For businesses to comply with CCPA and the laws of other states, they first need to understand them. A unified privacy regime, enacted at the federal level with preemptive effects, would be the best way to promote the ultimate goal of consumer data protection. This may or may not happen (and it almost certainly will not before CCPA takes effect). In the meantime, the California government should ensure that the CCPA’s requirements are clear so that compliance is attainable. Anything less than that is tantamount to California government’s favoring of the influx of multiple lawsuits at the hands of the plaintiff’s bar and the Attorney General.
To this end and for the CCPA to achieve its goal of protection consumer privacy, legislators should restrict rather than expand the private right of action, and should retain the 30-day cure period (or at least phase it out slowly during the first two years of enforcement), so that businesses can ramp up to compliance with each new notice they receive. Otherwise, the CCPA becomes a vehicle for a multitude of “gotcha” lawsuits that benefit CA plaintiffs’ bar, as well as the collection of revenue for the State of California through Attorney General implemented causes of action and the Section 1798.160 “Consumer Privacy Fund” held by the State Treasury. Both of the foregoing shall only serve to passed-thru costs to consumers.

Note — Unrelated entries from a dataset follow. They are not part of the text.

**config.mk**
```make
export PLATFORM = sky130hd
export DESIGN_NAME = dmac_apb_master
export DESIGN_NICKNAME = d
export VERILOG_FILES = /design/src/rtl/dmac_apb_master.sv
export SDC_FILE = /design/constraint.sdc
export NUM_CORES = 1
export LEC_CHECK = 0
export BUFFER_PORTS_ARGS = -buffer_cell sky130_fd_sc_hd__buf_2
export CAP_MARGIN = 20
export CORE_AREA = 2 2 99 101
export DETAILED_ROUTE_END_ITERATION = 16
export DIE_AREA = 0 0 101 103
export GPL_ROUTABILITY_DRIVEN = 0
export GPL_TIMING_DRIVEN = 0
export PLACE_DENSITY = 0.92
export SLEW_MARGIN = 5
export SYNTH_ARGS = -nofsm -noshare
export SYNTH_HDL_FRONTEND = slang
export SYNTH_SLANG_ARGS = --single-unit
```
**constraint.sdc**
```tcl
create_clock -name clk -period 5.6 [get_ports clk]
set_input_delay 1.12 -clock clk [delete_from_list [all_inputs] [get_ports clk]]
set_output_delay 1.12 -clock clk [all_outputs]
set_load 0.005 [all_outputs]
```
**src/rtl/dmac_apb_master.sv**
```systemverilog
// dmac_apb_master
// APB initiator for the DMAC register slave. Accepts one request at a time on
// a valid/ready request stream, runs a SETUP + ACCESS APB transfer, and returns
// read data and error status on a valid/ready response stream. A stall counter
// aborts an ACCESS phase that waits TIMEOUT_CYCLES cycles without pready.
//
// Handshake rule (both streams): a beat transfers on a rising clk edge where
// valid and ready are both high. The request source must hold req_* stable
// while req_valid_i is high and not yet accepted. rsp_* hold stable while
// rsp_valid_o is high and rsp_ready_i is low.
//
// Ports:
//   clk, rst_n           clock, asynchronous active-low reset
//   req_valid_i/ready_o  request handshake; req_addr_i, req_write_i, req_wdata_i
//   rsp_valid_o/ready_i  response handshake; rsp_rdata_o, rsp_err_o, rsp_timeout_o
//   psel_o .. pwdata_o   APB request side
//   pready_i, pslverr_i, prdata_i  APB completion side
//   state_o              current FSM state (debug observation)
module dmac_apb_master #(
  parameter int ADDR_W         = 32,
  parameter int DATA_W         = 32,
  parameter int TIMEOUT_CYCLES = 256
) (
  input  logic              clk,
  input  logic              rst_n,
  input  logic              req_valid_i,
  output logic              req_ready_o,
  input  logic [ADDR_W-1:0] req_addr_i,
  input  logic              req_write_i,
  input  logic [DATA_W-1:0] req_wdata_i,
  output logic              rsp_valid_o,
  input  logic              rsp_ready_i,
  output logic [DATA_W-1:0] rsp_rdata_o,
  output logic              rsp_err_o,
  output logic              rsp_timeout_o,
  output logic              psel_o,
  output logic              penable_o,
  output logic [ADDR_W-1:0] paddr_o,
  output logic              pwrite_o,
  output logic [DATA_W-1:0] pwdata_o,
  input  logic              pready_i,
  input  logic              pslverr_i,
  input  logic [DATA_W-1:0] prdata_i,
  output logic [1:0]        state_o
);

  typedef enum logic [1:0] {
    S_IDLE   = 2'd0,
    S_SETUP  = 2'd1,
    S_ACCESS = 2'd2,
    S_RESP   = 2'd3
  } state_t;

  // Counter needs to hold 0..TIMEOUT_CYCLES; a disabled timeout still keeps a
  // 1-bit counter so the datapath stays uniform.
  localparam int        CW       = (TIMEOUT_CYCLES == 0) ? 1 : $clog2(TIMEOUT_CYCLES + 1);
  localparam bit        TO_EN    = (TIMEOUT_CYCLES != 0);
  localparam logic [CW-1:0] CNT_LAST = CW'((TIMEOUT_CYCLES == 0) ? 0 : TIMEOUT_CYCLES - 1);
  localparam logic [CW-1:0] CNT_SAT  = CW'((TIMEOUT_CYCLES == 0) ? 1 : TIMEOUT_CYCLES);

  state_t        state;
  logic [CW-1:0] cnt;

  assign state_o = state;

  always_ff @(posedge clk or negedge rst_n) begin
    if (!rst_n) begin
      state         <= S_IDLE;
      cnt           <= '0;
      req_ready_o   <= 1'b0;
      rsp_valid_o   <= 1'b0;
      rsp_rdata_o   <= '0;
      rsp_err_o     <= 1'b0;
      rsp_timeout_o <= 1'b0;
      psel_o        <= 1'b0;
      penable_o     <= 1'b0;
      paddr_o       <= '0;
      pwrite_o      <= 1'b0;
      pwdata_o      <= '0;
    end else begin
      case (state)
        S_IDLE: begin
          // req_ready_o is itself registered, so the first edge out of reset
          // only raises it; acceptance needs it already high.
          if (req_valid_i && req_ready_o) begin
            paddr_o     <= req_addr_i;
            pwrite_o    <= req_write_i;
            pwdata_o    <= req_wdata_i;
            psel_o      <= 1'b1;
            req_ready_o <= 1'b0;
            state       <= S_SETUP;
          end else begin
            req_ready_o <= 1'b1;
          end
        end

        S_SETUP: begin
          penable_o <= 1'b1;
          cnt       <= '0;
          state     <= S_ACCESS;
        end

        S_ACCESS: begin
          if (pready_i) begin
            // Normal completion, including on the limit cycle.
            rsp_rdata_o   <= pwrite_o ? '0 : prdata_i;
            rsp_err_o     <= pslverr_i;
            rsp_timeout_o <= 1'b0;
            rsp_valid_o   <= 1'b1;
            psel_o        <= 1'b0;
            penable_o     <= 1'b0;
            state         <= S_RESP;
          end else if (TO_EN && (cnt == CNT_LAST)) begin
            rsp_rdata_o   <= '0;
            rsp_err_o     <= 1'b1;
            rsp_timeout_o <= 1'b1;
            rsp_valid_o   <= 1'b1;
            psel_o        <= 1'b0;
            penable_o     <= 1'b0;
            state         <= S_RESP;
          end else if (cnt != CNT_SAT) begin
            cnt <= cnt + 1'b1;
          end
        end

        S_RESP: begin
          if (rsp_ready_i) begin
            rsp_valid_o <= 1'b0;
            req_ready_o <= 1'b1;
            state       <= S_IDLE;
          end
        end

        default: state <= S_IDLE;
      endcase
    end
  end

endmodule
```
==> metrics.txt <==
status completed; largest net degree at the start of global routing 64; die width 101 um; Least-Margin Pin Slew 0.748 ns; Post-DP HPWL 8500 um; Cells after Synth around 380; f_max 399 MHz; H-tree Lvls 4; Via Count roughly 3.8k; drt pass-1 iters 4; Ant. Diodes 0; post_cts resized 0; Worst-path clk slew around 0.06 ns; hold-fix buffers at CTS 0; Main synth FF type dfrtp_1; Root Buffer clkbuf_8; post-route cell area 6390 um2; Sink Count 114; final setup fails 0; initial antenna violation count 0; final antenna-violating net count 0; power density cells roughly 560 nW/um2; Slew Limit Fails 0; vias in the first global route 3763; RSZ-0062 raised after global routing no; number of enable flip-flop cells after synthesis 0; Async SR Flop Fraction 1.00; met3 WL 811 um; Fin. Hold Viols 0; top layer in use met4; layout cell share with drive strength beyond 1 0.505; sequential area share after synthesis 0.622; mapped cell area 4580 um2; total I/O pin count around 210; Max FO, Critical Path 10; syn_nets 487; Via density about 5.2; placed insts ~700; cts bufs inserted 17; DR iter-0 viols 97; Final WS setup 3.09 ns; Post-Place Worst Slack 2.92 ns; Syn Area/Cell 12.2 um2; input/output buffers 207; Clock Latency Late Sink 0.51 ns; Rows 36; critical path endpoint category flip-flop; Worst Skew between 0.007 and 0.008 ns; Critical Path Source Type flip-flop; GR Util All Layers 0.217; Layout area overhead 39.5%; Core ar. 9460 um2; Final TNS setup 0 ns; CP required 6.01 ns; final critical-path share of the clock period 0.448; CTS max path bufs 2; DP Area 5790 um2; Routed met2 length 6080 um; most common cell after layout, fill and taps aside buf_2; DRC errors left 0; critical path class reg -> reg; final WL 11500 um; die footprint 10400 um2; Peak supply drop 340 uV; post-CTS setup buffer count 0; drt wl/cell 15.8 um; GR Overflow Total 0; min cycle time layout 2.51 ns; first-pass GRT wire length 17300 um; Synth cell types 31; fillers 669; commonest cells after routing, fill and taps aside buf_2, dfrtp_1, nand2_1, mux2_2, o21ai_0; TritonCTS clock tree yes; Leak 3.22 nW; Worst Path Arrival 2.92 ns; Hold WC Path Type reg -> reg; initial core utilization 0.485; Die Height around 100 um; Rel. slew slack 0.501; #FFs+latches synth between 100 and 150; Ys Warns 0; NumNets Final 714; routed length on met1 4420 um; total of max-cap violations 0; Non-Filler Instances 730
-- power by group --
group / total (mW) / switching [mW] / internal, mW
logic: 1.12 / 0.529 / 0.592
clock network: 1.08 / 0.364 / 0.720
registers: 1.37 / 0.194 / 1.18
-- final cells by class --
cell class              count  area [um2]  share of cell area
flip-flops and latches    114        2850               0.446
clock buffers              22         473              0.0740
repair buffers            208        1070               0.167
well taps                 114         143              0.0223
plain buffers              19        76.3              0.0119
inverters                   6        22.5             0.00352
clock inverters             9         129              0.0202
multi-input cells         238        1630               0.255
-- metrics by stage --
| step | hold WS (ns) | total power [mW] | utilization |
|---|---|---|---|
| after floorplan | 0.473 | 1.95 | - |
| after global placement | 0.460 | 2.43 | 0.609 |
| after detailed placement | 0.466 | 2.51 | 0.612 |
| after CTS | 0.478 | 3.60 | 0.676 |
| after global routing | 0.505 | 3.80 | 0.676 |
| final | 0.474 | 3.58 | 0.676 |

The purpose of consumer privacy would be best served if businesses are given a single, clear set of instructions at the federal level. Until this happens, however, states like California must provide clear, concise road maps and safe harbors so that businesses understand exactly what is required under the law. It is unfair and inefficient for businesses to be aiming for a moving target, and potentially paying and passing through to consumers hundreds of millions of dollars .
For their part, businesses should begin taking steps to comply, even though the statute is far from clear. As companies subject to the GDPR are fully aware, a year is not a lot of time when it comes to implementing sweeping changes to a company’s data collection, processing, usage and storage practices.